Soldiers with super-technological weapons waging a kinda-secret battle against an organization that, for some reason, is always capitalized, and is involved in increasingly ridiculous plots of world domination.

Before you get your Snow Job undies in a bunch (you guys wear those too, right?), apparently there is a historical basis for labeling G.I. Joe as a knockoff:

When Larry Hama created Hawk, Scarlett and Snake-Eyes, his original intent was to provide Marvel with the next generation of the Agents of S.H.I.E.L.D. called the Fury Force. Instead of Hawk, the team would’ve been led by Nick Fury’s kid, and rather than COBRA’s attempts to steal Alaska, employ mind-control perfume or take over the fast food industry with nuclear missiles, their opponents were slated to be the slightly scarier neo-Nazis of a resurrected HYDRA.

I guess this all makes some sense, but wasn’t the fast food scheme exclusive to the Red Rocket’s Glare episode of the Sunbow G.I. Joe cartoon series? Not that that point alone is enough to sustain a counter-argument. Also, does this mean we would have seen the U.S.S. Flagg (or it’s G.I. S.H.I.E.L.D. equivalent) take to the sky, Helicarrier style?

You’re playing with it wrong, kids. You have to pick it up. It flies!

There are a lot of people out there who know their Marvel and G.I. Joe history better than I do- was the 80s era G.I. Joe originally intended as a knockoff of S.H.I.E.L.D.?

READ ALSO: The 50 Greatest G.I. Joe Characters of All Time

Top image via YOJOE.com

 

Justin October 23, 2013 at 9:53 am

Yup, this is definitely true! Larry Hama himself has confirmed that G.I. Joe was born from his early ideas of “Fury Force” a team that was developed as a SHIELD sort of team… I believe the original concept even had Nick Fury’s son leading the team.

Here’s a great thread on JoeCustoms.com which features a project to make “Fury Force” in custom form, but also includes a lot of great original reference art for Fury Force in its original incarnation:

http://www.joecustoms.com/forums/viewtopic.php?f=72&t=17454

Howard Decker October 23, 2013 at 10:18 am

I knew I could count on someone stepping up! Thanks for the links Justin! I never knew this. Glad it turned out the way it did!

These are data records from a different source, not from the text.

===== src/rtl/core/sqd_pkg.sv =====
`default_nettype none
// ----------------------------------------------------------------------------
// sqd_pkg
// Shared widths, payload types and the byte-to-component table of the
// smallest-three quaternion decoder.
// ----------------------------------------------------------------------------
package sqd_pkg;

  // Fixed-point fraction bits of every component
  localparam int FRAC_BITS = 14;
  localparam int COMP_W    = 16;
  localparam int BYTE_W    = 8;
  localparam int TAB_N     = 256;

  // Dequantized magnitude is below sqrt(2) * 2^F
  localparam int MAG_W  = FRAC_BITS + 1;
  localparam int SQ_W   = 2 * MAG_W;
  localparam int SUM_W  = SQ_W + 2;
  localparam int RAD_W  = 2 * FRAC_BITS + 1;
  localparam int ROOT_W = FRAC_BITS + 1;

  localparam logic [BYTE_W-1:0] TAG_BASE = BYTE_W'(252);
  localparam logic [SUM_W-1:0]  ONE_SQ   = SUM_W'(64'd1 << (2 * FRAC_BITS));
  localparam logic [COMP_W-1:0] COMP_ONE = COMP_W'(64'd1 << FRAC_BITS);

  typedef logic [TAB_N-1:0][MAG_W-1:0] mag_tab_t;

  // Item moving through the pipe; the dropped slot is filled at the end
  typedef struct packed {
    logic [3:0][COMP_W-1:0] comps;
    logic [1:0]             drop;
    logic                   ok;
  } pay_t;

  // Integer square root, floor
  function automatic logic [63:0] isqrt64(input logic [63:0] x_in);
    logic [63:0] x;
    logic [63:0] res;
    logic [63:0] bitv;
    x    = x_in;
    res  = '0;
    bitv = 64'd1 << 62;
    for (int i = 0; i < 32; i++) begin
      if (x >= res + bitv) begin
        x   = x - (res + bitv);
        res = (res >> 1) + bitv;
      end else begin
        res = res >> 1;
      end
      bitv = bitv >> 2;
    end
    return res;
  endfunction

  // round(d * 2^F / (255 * sqrt2)) for the odd magnitude d = |2p - 255|
  function automatic logic [MAG_W-1:0] dequant_mag(input int p);
    logic [63:0] d;
    logic [63:0] num;
    logic [63:0] q1;
    logic [63:0] r1;
    logic [63:0] zsq;
    logic [63:0] s;
    d   = (p < 128) ? 64'(255 - 2 * p) : 64'(2 * p - 255);
    num = 64'd2 * d * d;
    q1  = num / 64'd65025;
    r1  = num % 64'd65025;
    zsq = (q1 << (2 * FRAC_BITS)) + ((r1 << (2 * FRAC_BITS)) / 64'd65025);
    s   = isqrt64(zsq);
    return MAG_W'((s + 64'd1) >> 1);
  endfunction

  function automatic mag_tab_t build_mag_tab();
    mag_tab_t t;
    for (int p = 0; p < TAB_N; p++) begin
      t[p] = dequant_mag(p);
    end
    return t;
  endfunction

  localparam mag_tab_t MAG_TAB = build_mag_tab();

  // Signed field value of a stored byte, wrapped to the field width
  function automatic logic [COMP_W-1:0] comp_of(input logic [BYTE_W-1:0] p);
    logic [MAG_W:0] m;
    m = {1'b0, MAG_TAB[p]};
    return p[BYTE_W-1] ? COMP_W'(m) : COMP_W'(-m);
  endfunction

endpackage
`default_nettype wire


===== src/rtl/core/sqd_front.sv =====
`default_nettype none
// ----------------------------------------------------------------------------
// sqd_front
// Table lookup and slot placement, squaring, then sum and radicand.
// Three register stages with a per-stage valid/ready chain.
// ----------------------------------------------------------------------------
module sqd_front (
  input  wire logic                        clk,
  input  wire logic                        rst,
  input  wire logic                        in_valid,
  output logic                             in_ready,
  input  wire logic [sqd_pkg::BYTE_W-1:0]  byte_a,
  input  wire logic [sqd_pkg::BYTE_W-1:0]  byte_b,
  input  wire logic [sqd_pkg::BYTE_W-1:0]  byte_c,
  input  wire logic [sqd_pkg::BYTE_W-1:0]  mode_tag,
  output logic                             out_valid,
  input  wire logic                        out_ready,
  output sqd_pkg::pay_t                    out_pay,
  output logic [sqd_pkg::RAD_W-1:0]        out_rad
);
  import sqd_pkg::*;

  logic v1, v2, v3;
  logic rdy1, rdy2, rdy3;
  pay_t pay1, pay2, pay3;
  pay_t pay0;
  logic [2:0][MAG_W-1:0] mag1;
  logic [2:0][SQ_W-1:0]  sq2;
  logic [RAD_W-1:0]      rad3;
  logic [COMP_W-1:0] ca, cb, cc;
  logic [SUM_W-1:0]  sum;

  // Stall chain: a stage moves when empty or when the next one moves
  assign rdy3     = !v3 || out_ready;
  assign rdy2     = !v2 || rdy3;
  assign rdy1     = !v1 || rdy2;
  assign in_ready = rdy1;

  // Place the three values in ascending slots around the dropped one
  always_comb begin
    ca = comp_of(byte_a);
    cb = comp_of(byte_b);
    cc = comp_of(byte_c);
    pay0.ok   = (mode_tag >= TAG_BASE);
    pay0.drop = mode_tag[1:0];
    pay0.comps = '0;
    if (pay0.ok) begin
      unique case (pay0.drop)
        2'd0:    pay0.comps = {cc, cb, ca, {COMP_W{1'b0}}};
        2'd1:    pay0.comps = {cc, cb, {COMP_W{1'b0}}, ca};
        2'd2:    pay0.comps = {cc, {COMP_W{1'b0}}, cb, ca};
        default: pay0.comps = {{COMP_W{1'b0}}, cc, cb, ca};
      endcase
    end else begin
      pay0.comps = {COMP_ONE, {COMP_W{1'b0}}, {COMP_W{1'b0}}, {COMP_W{1'b0}}};
    end
  end

  // Sum of squares and the clamped radicand
  assign sum = SUM_W'(sq2[0]) + SUM_W'(sq2[1]) + SUM_W'(sq2[2]);

  // Valid bits
  always_ff @(posedge clk) begin
    if (rst) begin
      v1 <= 1'b0;
      v2 <= 1'b0;
      v3 <= 1'b0;
    end else begin
      if (rdy1) v1 <= in_valid;
      if (rdy2) v2 <= v1;
      if (rdy3) v3 <= v2;
    end
  end

  // Payload stages
  always_ff @(posedge clk) begin
    if (rdy1 && in_valid) begin
      pay1    <= pay0;
      mag1[0] <= MAG_TAB[byte_a];
      mag1[1] <= MAG_TAB[byte_b];
      mag1[2] <= MAG_TAB[byte_c];
    end
    if (rdy2 && v1) begin
      pay2   <= pay1;
      sq2[0] <= SQ_W'(mag1[0] * mag1[0]);
      sq2[1] <= SQ_W'(mag1[1] * mag1[1]);
      sq2[2] <= SQ_W'(mag1[2] * mag1[2]);
    end
    if (rdy3 && v2) begin
      pay3 <= pay2;
      rad3 <= (sum < ONE_SQ) ? RAD_W'(ONE_SQ - sum) : '0;
    end
  end

  assign out_valid = v3;
  assign out_pay   = pay3;
  assign out_rad   = rad3;

endmodule
`default_nettype wire


===== src/rtl/core/sqd_isqrt.sv =====
`default_nettype none
// ----------------------------------------------------------------------------
// sqd_isqrt
// Pipelined restoring square root: one root bit per stage, MSB first.
// The item payload rides along with the partial root.
// ----------------------------------------------------------------------------
module sqd_isqrt (
  input  wire logic                         clk,
  input  wire logic                         rst,
  input  wire logic                         in_valid,
  output logic                              in_ready,
  input  wire sqd_pkg::pay_t                in_pay,
  input  wire logic [sqd_pkg::RAD_W-1:0]    in_rad,
  output logic                              out_valid,
  input  wire logic                         out_ready,
  output sqd_pkg::pay_t                     out_pay,
  output logic [sqd_pkg::ROOT_W-1:0]        out_root
);
  import sqd_pkg::*;

  localparam int NST  = ROOT_W;
  localparam int TR_W = RAD_W + 2;

  logic                v   [NST];
  logic                rdy [NST];
  pay_t                pay [NST];
  logic [RAD_W-1:0]    rem [NST];
  logic [ROOT_W-1:0]   root[NST];

  assign in_ready = rdy[0];

  for (genvar j = 0; j < NST; j++) begin : g_st
    localparam int B = NST - 1 - j;

    logic              pv;
    pay_t              ppay;
    logic [RAD_W-1:0]  prem;
    logic [ROOT_W-1:0] proot;
    logic [TR_W-1:0]   trial;
    logic              take;

    // Previous stage, or the block input for the first one
    if (j == 0) begin : g_first
      assign pv    = in_valid;
      assign ppay  = in_pay;
      assign prem  = in_rad;
      assign proot = '0;
    end else begin : g_next
      assign pv    = v[j-1];
      assign ppay  = pay[j-1];
      assign prem  = rem[j-1];
      assign proot = root[j-1];
    end

    if (j == NST - 1) begin : g_last_rdy
      assign rdy[j] = !v[j] || out_ready;
    end else begin : g_mid_rdy
      assign rdy[j] = !v[j] || rdy[j+1];
    end

    // (r + 2^B)^2 - r^2 against what is left of the radicand
    always_comb begin
      trial = (TR_W'(proot) << (B + 1)) + (TR_W'(1) << (2 * B));
      take  = (trial <= TR_W'(prem));
    end

    always_ff @(posedge clk) begin
      if (rst) begin
        v[j] <= 1'b0;
      end else if (rdy[j]) begin
        v[j] <= pv;
      end
    end

    always_ff @(posedge clk) begin
      if (rdy[j] && pv) begin
        pay[j]  <= ppay;
        rem[j]  <= take ? (prem - RAD_W'(trial)) : prem;
        root[j] <= take ? (proot | (ROOT_W'(1) << B)) : proot;
      end
    end
  end

  assign out_valid = v[NST-1];
  assign out_pay   = pay[NST-1];
  assign out_root  = root[NST-1];

endmodule
`default_nettype wire


===== src/rtl/core/smallest_three_quaternion_decode_core.sv =====
`default_nettype none
// ----------------------------------------------------------------------------
// smallest_three_quaternion_decode_core
// Rebuilds a unit quaternion in Q2.14 from three quantized bytes and a tag.
//
//   channel  dir  handshake         payload
//   s_       in   s_tvalid/tready   tdata: byte_a, byte_b, byte_c; tuser: mode_tag
//   m_       out  m_tvalid/tready   tdata: comp_zero..comp_three; tuser: tag_ok
//
// One item per cycle while m_tready is held high. Three front stages (lookup,
// squares, radicand), one square-root stage per root bit, and the output
// register. Each stage holds its item under a stall and takes a new one
// whenever it is empty, so bubbles close up. rst clears the valid bits
// only.
// ----------------------------------------------------------------------------
module smallest_three_quaternion_decode_core (
  input  wire logic        clk,
  input  wire logic        rst,
  input  wire logic        s_tvalid,
  output logic             s_tready,
  input  wire logic [23:0] s_tdata,   // byte_a [7:0], byte_b [15:8], byte_c [23:16]
  input  wire logic [7:0]  s_tuser,   // mode_tag [7:0]
  output logic             m_tvalid,
  input  wire logic        m_tready,
  output logic [63:0]      m_tdata,   // comp_zero [15:0], comp_one [31:16],
                                      // comp_two [47:32], comp_three [63:48]
  output logic             m_tuser    // tag_ok
);
  import sqd_pkg::*;

  logic              f_valid, f_ready;
  pay_t              f_pay;
  logic [RAD_W-1:0]  f_rad;
  logic              r_valid, r_ready;
  pay_t              r_pay;
  logic [ROOT_W-1:0] r_root;
  logic              o_ready;
  logic [3:0][COMP_W-1:0] comps_next;

  sqd_front u_front (
    .clk       (clk),
    .rst       (rst),
    .in_valid  (s_tvalid),
    .in_ready  (s_tready),
    .byte_a    (s_tdata[7:0]),
    .byte_b    (s_tdata[15:8]),
    .byte_c    (s_tdata[23:16]),
    .mode_tag  (s_tuser),
    .out_valid (f_valid),
    .out_ready (f_ready),
    .out_pay   (f_pay),
    .out_rad   (f_rad)
  );

  sqd_isqrt u_isqrt (
    .clk       (clk),
    .rst       (rst),
    .in_valid  (f_valid),
    .in_ready  (f_ready),
    .in_pay    (f_pay),
    .in_rad    (f_rad),
    .out_valid (r_valid),
    .out_ready (r_ready),
    .out_pay   (r_pay),
    .out_root  (r_root)
  );

  // Drop the root into its slot on a good tag
  always_comb begin
    comps_next = r_pay.comps;
    if (r_pay.ok) begin
      comps_next[r_pay.drop] = COMP_W'(r_root);
    end
  end

  // Output register
  assign o_ready = !m_tvalid || m_tready;
  assign r_ready = o_ready;

  always_ff @(posedge clk) begin
    if (rst) begin
      m_tvalid <= 1'b0;
    end else if (o_ready) begin
      m_tvalid <= r_valid;
    end
  end

  always_ff @(posedge clk) begin
    if (o_ready && r_valid) begin
      m_tdata <= comps_next;
      m_tuser <= r_pay.ok;
    end
  end

  // A bad tag always leaves the identity
  a_ident : assert property (@(posedge clk) disable iff (rst)
    (m_tvalid && !m_tuser) |->
      (m_tdata == {COMP_ONE, {COMP_W{1'b0}}, {COMP_W{1'b0}}, {COMP_W{1'b0}}}))
    else $error("bad tag did not give the identity");

  // An empty output register means the whole pipe can move
  a_ready : assert property (@(posedge clk) disable iff (rst)
    !m_tvalid |-> s_tready)
    else $error("input stalled with an empty output");

  // An item leaving the root pipe while the output is free is captured
  a_capture : assert property (@(posedge clk) disable iff (rst)
    (r_valid && o_ready) |=> m_tvalid)
    else $error("finished item lost at the output register");

endmodule
`default_nettype wire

Justin October 23, 2013 at 9:56 am

Here’s Marvel Editor Jim Shooter’s take on it, too:

http://www.jimshooter.com/2011/07/secret-parts-of-origin-of-gi-joe.html

Specifically this paragraph:

“Meanwhile….

Editor Larry Hama had been working on a reactivation of Nick Fury. He had a lot of ideas. Fury as the head of a top secret, elite strike force, a headquarters in sub-basements below the Chaplain’s quarters. I think. Anyway, he had a lot of stuff going. At some point, he’d told me what he was working on. But I don’t think it was ready to go yet, and we hadn’t yet committed to it—that is, I hadn’t circulated a new project memo and scheduled the thing. “

2 Warps to Neptune October 23, 2013 at 1:34 pm

I always figured Hasbro ripped off Mego’s Eagle Force line. The Mego Museum site says Eagle Force debuted in 1982, same year as G.I. Joe got the reboot:

http://www.megomuseum.com/misc/eagleforce.shtml

But Mego was developing their line in 1980, before Hasbro, and all the original EF figures are copyright 1981, so they may have debuted before G.I. Joe after all. I thought for sure I’d seen EF commercials in ’81, and I swear the kids were playing with EF before G.I. Joe.

If you look at the carded EF and G.I. Joe figures, the similarities are obvious. I’m currently collecting images to post, but you can see some at the link below. There were also different comics on the back of each EF figure, which was cool.

http://www.finalfrontiertoys.com/catalogsearch/result/?q=eagle+force

G.I. Joe was ultimately a much better line than EF, obviously.

Kevin Hellions October 27, 2013 at 10:55 pm

Good article but do we really need to give Sims more attention? He has his own place. I say more from the USF originals!